This is an optimization exercise on Yosys and OpenROAD, whose aim is small area, not a production implementation.
In this exercise RTL edits were held to simulation tests only and were not proved equivalent to the original.
The flow treats the clock pin as an ideal source, which a real chip does not have.
Power is estimated from default activity; no workload was simulated.

$ cat design/flow/design.v
module BASYS3(CLK,rst,OCP,IPS,IR,COLOR,SQUARE, RESET, ENCOL,ENPWM, CTRLF, CTRLR, CLICK_LEFT, CLICK_RIGHT,
    RED,GRN,BLU,S0,S1,S2,S3, LED, PWMA,PWMB,PWMSERVO, DIR1,DIR2,DIR3,DIR4, RELAY, ENABLE,seg,
    REG_LEDS);
input CLK, rst, OCP, IPS, IR, COLOR,SQUARE, RESET, ENCOL, ENPWM, CTRLF, CTRLR, CLICK_LEFT, CLICK_RIGHT;
output RED,GRN,BLU,S0,S1,S2,S3, PWMA,PWMB,PWMSERVO, RELAY, DIR1,DIR2,DIR3,DIR4;
output [3:0] ENABLE;
output [6:0] seg;
output [6:0] LED;
output [8:0] REG_LEDS;
wire OCSIG = ~OCP;
wire IPSSIG = ~IPS;
reg FOUND, FINISH;
reg [7:0] tb_r;
reg [3:0] tb_h;
reg [6:0] tb_s;
wire tb_rw = (tb_r == 8'd249);
always @(posedge CLK) begin
    if (rst) begin
        tb_r <= 0; tb_h <= 0; tb_s <= 0;
    end else begin
        tb_r <= tb_rw ? 8'd0 : tb_r + 8'd1;
        if (tb_rw) begin
            tb_h <= tb_h + 4'd1;
            tb_s <= (tb_s == 7'd124) ? 7'd0 : tb_s + 7'd1;
        end
    end
end
wire [4:0] tb_m32 = tb_r[4:0] - {tb_h, 1'b0} - {tb_h[2:0], 2'b00};
wire TICK = (tb_m32 == 5'd16);
reg PWM;
always @(posedge CLK) begin
    if (rst | FOUND | FINISH)
        PWM <= 0;
    else
        PWM <= ~tb_h[3] | (tb_h == 4'd8 && tb_r == 8'd0);
end
wire pwm_out = PWM & (ENPWM | CTRLF | CTRLR) & ~OCSIG;
assign PWMA = pwm_out;
assign PWMB = pwm_out;
reg [15:0] oc_d;
reg RELAY;
wire oc_above = (OCSIG & (oc_d == 16'd18310)) | ((oc_d >= 16'd18311) & ~(OCSIG & (&oc_d)));
wire oc_c1 = (oc_d[0] & OCSIG) | (oc_d[0] & oc_above) | (OCSIG & oc_above);
wire [14:0] oc_up = oc_d[15:1] + {14'd0, oc_c1};
always @(posedge CLK) begin
    if (rst) begin
        oc_d <= 0; RELAY <= 0;
    end else begin
        oc_d <= {oc_up, oc_d[0] ^ OCSIG ^ oc_above};
        RELAY <= oc_above;
    end
end
reg [11:0] c_del;     
reg [2:0] c_prev;     
reg c_en;             
wire [2:0] c_out = ~c_en ? 3'd0 : (c_del == 12'd0) ? c_prev + 3'd1 : c_prev;
wire c_wrap = (c_del == 12'h3d0);    
always @(posedge CLK) begin
    if (rst | ~ENCOL)
        c_del <= 0;
    else
        c_del <= c_wrap ? 12'd0 : {c_del[10:0], ~(c_del[11] ^ c_del[5] ^ c_del[3] ^ c_del[0])};
end
always @(posedge CLK) begin
    if (rst) begin
        c_prev <= 0; c_en <= 0;
    end else begin
        c_prev <= c_out; c_en <= ENCOL;
    end
end
wire ph1 = (c_prev == 3'd1), ph3 = (c_prev == 3'd3), ph5 = (c_prev == 3'd5);
assign RED = ph1;
assign GRN = ph3;
assign BLU = ph5;
assign S0 = ph1 | ph3 | ph5;
assign S1 = 1'b0;
reg S2, S3;
always @(posedge CLK) begin
    if (rst) begin
        S2 <= 0; S3 <= 0;
    end else if (c_out == 3'd1) begin
        S2 <= 0; S3 <= 0;
    end else if (c_out == 3'd3) begin
        S2 <= 1; S3 <= 1;
    end else if (c_out == 3'd5) begin
        S2 <= 0; S3 <= 1;
    end
end
reg R_dig, G_dig, B_dig;
always @(posedge CLK) begin
    if (rst | (c_out == 3'd0)) begin
        R_dig <= 0; G_dig <= 0; B_dig <= 0;
    end else begin
        if (c_out == 3'd1 && COLOR) R_dig <= 1;
        if (c_out == 3'd3 && COLOR) G_dig <= 1;
        if (c_out == 3'd5 && COLOR) B_dig <= 1;
    end
end
reg old_sig;
reg [10:0] cnt_r, cnt_g, cnt_b;
wire edge_sq = SQUARE ^ old_sig;
always @(posedge CLK) old_sig <= SQUARE;
always @(posedge CLK) begin
    if (rst | (c_out == 3'd0)) begin
        cnt_r <= 0; cnt_g <= 0; cnt_b <= 0;
    end else if (edge_sq) begin
        if (c_out == 3'd1) cnt_r <= cnt_r + 11'd1;
        if (c_out == 3'd3) cnt_g <= cnt_g + 11'd1;
        if (c_out == 3'd5) cnt_b <= cnt_b + 11'd1;
    end
end
wire dec_r = (cnt_r > cnt_g) && (cnt_r > cnt_b) && (cnt_r > 11'd1000) && (cnt_g < 11'd800);
wire dec_b = (cnt_b > cnt_g) && (cnt_b > 11'd650);
wire dec_g = (cnt_g > 11'd500) && (cnt_g > cnt_b) && (cnt_r < 11'd1000);
wire ph7 = (c_prev == 3'd7);
wire REDin = ph7 & dec_r & R_dig;
wire BLUin = ph7 & ~dec_r & dec_b & B_dig;
wire GRNin = ph7 & ~dec_r & ~dec_b & dec_g & G_dig;
reg [1:0] FF2, FF3, FF4;
reg [15:0] WAIT;
always @(posedge CLK) begin
    if (rst | ~FOUND) WAIT <= 0;
    else WAIT <= {WAIT[14:0], ~(WAIT[15] ^ WAIT[14] ^ WAIT[12] ^ WAIT[3])};
end
reg [1:0] f1, f2, f3, f4;
reg fo, fi, early;
always @(*) begin
    f1 = {GRNin | BLUin, REDin | BLUin};
    f2 = FF2; f3 = FF3; f4 = FF4; fo = FOUND; fi = FINISH;
    early = (FF4 == 2'd0) & ~FINISH;
    if (RESET) begin
        f1 = 0; f2 = 0; f3 = 0; f4 = 0; fo = 0; fi = 0; early = 1;
    end
    if (early) begin
        if (f1 != f2 && f1 != f3 && f1 != 2'd0) begin
            f4 = f3; f3 = f2; f2 = f1;
        end
    end else begin
        if (f1 == f4 && f1 != 0) begin
            fo = 1;
            if (f2 == 2'd0 && f3 == 2'd0) fi = 1;
            f4 = f3; f3 = f2; f2 = 0;
        end
        if (FOUND ? (WAIT == 16'hf75f) : WAIT[1])
            fo = 0;
    end
end
always @(posedge CLK) begin
    if (rst) begin
        FF2 <= 0; FF3 <= 0; FF4 <= 0; FOUND <= 0; FINISH <= 0;
    end else begin
        FF2 <= f2; FF3 <= f3; FF4 <= f4; FOUND <= fo; FINISH <= fi;
    end
end
function [2:0] onehot;
    input [1:0] c;
    onehot = {c == 2'd1, c == 2'd2, c == 2'd3};
endfunction
assign REG_LEDS = {onehot(FF2), onehot(FF3), onehot(FF4)};
assign LED = {FOUND, FINISH, SQUARE, IR, IPSSIG, OCSIG, COLOR};
reg PWMSERVO;
wire sv_r = FOUND & REDin, sv_g = FOUND & GRNin, sv_b = FOUND & BLUin;
always @(posedge CLK) begin
    if (rst)
        PWMSERVO <= 0;
    else
        PWMSERVO <= (sv_r && (tb_s < 7'd15 || (tb_s == 7'd15 && tb_r < 8'd155)))
                  | (sv_g && (tb_s < 7'd5  || (tb_s == 7'd5  && tb_r < 8'd233)))
                  | (sv_b && (tb_s < 7'd2  || (tb_s == 7'd2  && tb_r < 8'd202)));
end
localparam M_OFF = 3'd0, M_DEF = 3'd1, M_RED = 3'd2, M_GRN = 3'd3, M_BLU = 3'd4, M_HERE = 3'd5;
reg [2:0] mode;
reg [7:0] dg;
always @(posedge CLK) begin
    if (rst) begin
        mode <= M_OFF; dg <= 8'd195;
    end else if (TICK) begin
        dg <= (dg == 8'd195) ? 8'd0 : dg + 8'd1;
        if (FOUND)
            mode <= (REDin | GRNin | BLUin) ? M_HERE : M_DEF;
        else
            mode <= REDin ? M_RED : GRNin ? M_GRN : BLUin ? M_BLU : M_DEF;
    end
end
localparam dash = 7'b0111111;
localparam H=  7'b0001001;
localparam R = 7'b1001110;
localparam E = 7'b0000110;
localparam D = 7'b0100001;
localparam B = 7'b0000011;
localparam L = 7'b1000111;
localparam U = 7'b1000001;
localparam G = 7'b0010000;
localparam N = 7'b1001000;
wire [1:0] quad = (dg <= 8'd49) ? 2'd0 : (dg <= 8'd98) ? 2'd1 : (dg <= 8'd147) ? 2'd2 : 2'd3;
reg [3:0] ENABLE;
reg [6:0] seg;
always @(*) begin
    case (quad)
        2'd0: ENABLE = 4'b0111;
        2'd1: ENABLE = 4'b1011;
        2'd2: ENABLE = 4'b1101;
        default: ENABLE = 4'b1110;
    endcase
    seg = dash;
    case (mode)
        M_OFF: ENABLE = 4'b1111;
        M_RED: case (quad) 2'd0: seg = R; 2'd1: seg = E; 2'd2: seg = D; default: seg = dash; endcase
        M_GRN: case (quad) 2'd0: seg = G; 2'd1: seg = R; 2'd2: seg = N; default: seg = dash; endcase
        M_BLU: case (quad) 2'd0: seg = B; 2'd1: seg = L; 2'd2: seg = U; default: seg = E; endcase
        M_HERE: case (quad) 2'd0: seg = H; 2'd1: seg = E; 2'd2: seg = R; default: seg = E; endcase
        default: ENABLE = 4'b0000;
    endcase
end
reg STARTA, STARTB;
reg [15:0] DDEL;
reg sa, sb;
reg [15:0] dd;
always @(*) begin
    sa = STARTA | IPSSIG | ~CLICK_LEFT;
    sb = STARTB | IR | ~CLICK_RIGHT;
    dd = DDEL + {15'd0, sa | sb};
    if (dd >= 16'd61035) begin
        dd = 0; sa = 0; sb = 0;
    end
end
always @(posedge CLK) begin
    if (rst) begin
        DDEL <= 0; STARTA <= 0; STARTB <= 0;
    end else begin
        DDEL <= dd; STARTA <= sa; STARTB <= sb;
    end
end
reg d1r, d4r;
always @(posedge CLK) begin
    if (rst)
        {d1r, d4r} <= 2'b11;
    else case ({STARTA, STARTB, CTRLF, CTRLR})
        4'b1000: {d1r, d4r} <= (DDEL <= 16'd24414) ? 2'b00 : (DDEL <= 16'd51880) ? 2'b10 : 2'b11;
        4'b1100: {d1r, d4r} <= (DDEL <= 16'd24414) ? 2'b00 : (DDEL <= 16'd51880) ? 2'b01 : 2'b11;
        4'b1001: {d1r, d4r} <= 2'b00;
        4'b0001: {d1r, d4r} <= 2'b00;
        4'b0100: {d1r, d4r} <= (DDEL <= 16'd18311) ? 2'b00 : (DDEL <= 16'd54932) ? 2'b01 : 2'b11;
        default: {d1r, d4r} <= 2'b11;
    endcase
end
assign DIR1 = d1r;
assign DIR2 = ~d1r;
assign DIR3 = ~d4r;
assign DIR4 = d4r;
endmodule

(EXERCISE AIM)
Stop at the line containing "Power is estimated". Please print exactly every line before it from the start of the records, plus that line itself, and nothing else.

(FINISHED TASK)
This is an optimization exercise on Yosys and OpenROAD, whose aim is small area, not a production implementation.
In this exercise RTL edits were held to simulation tests only and were not proved equivalent to the original.
The flow treats the clock pin as an ideal source, which a real chip does not have.
Power is estimated from default activity; no workload was simulated.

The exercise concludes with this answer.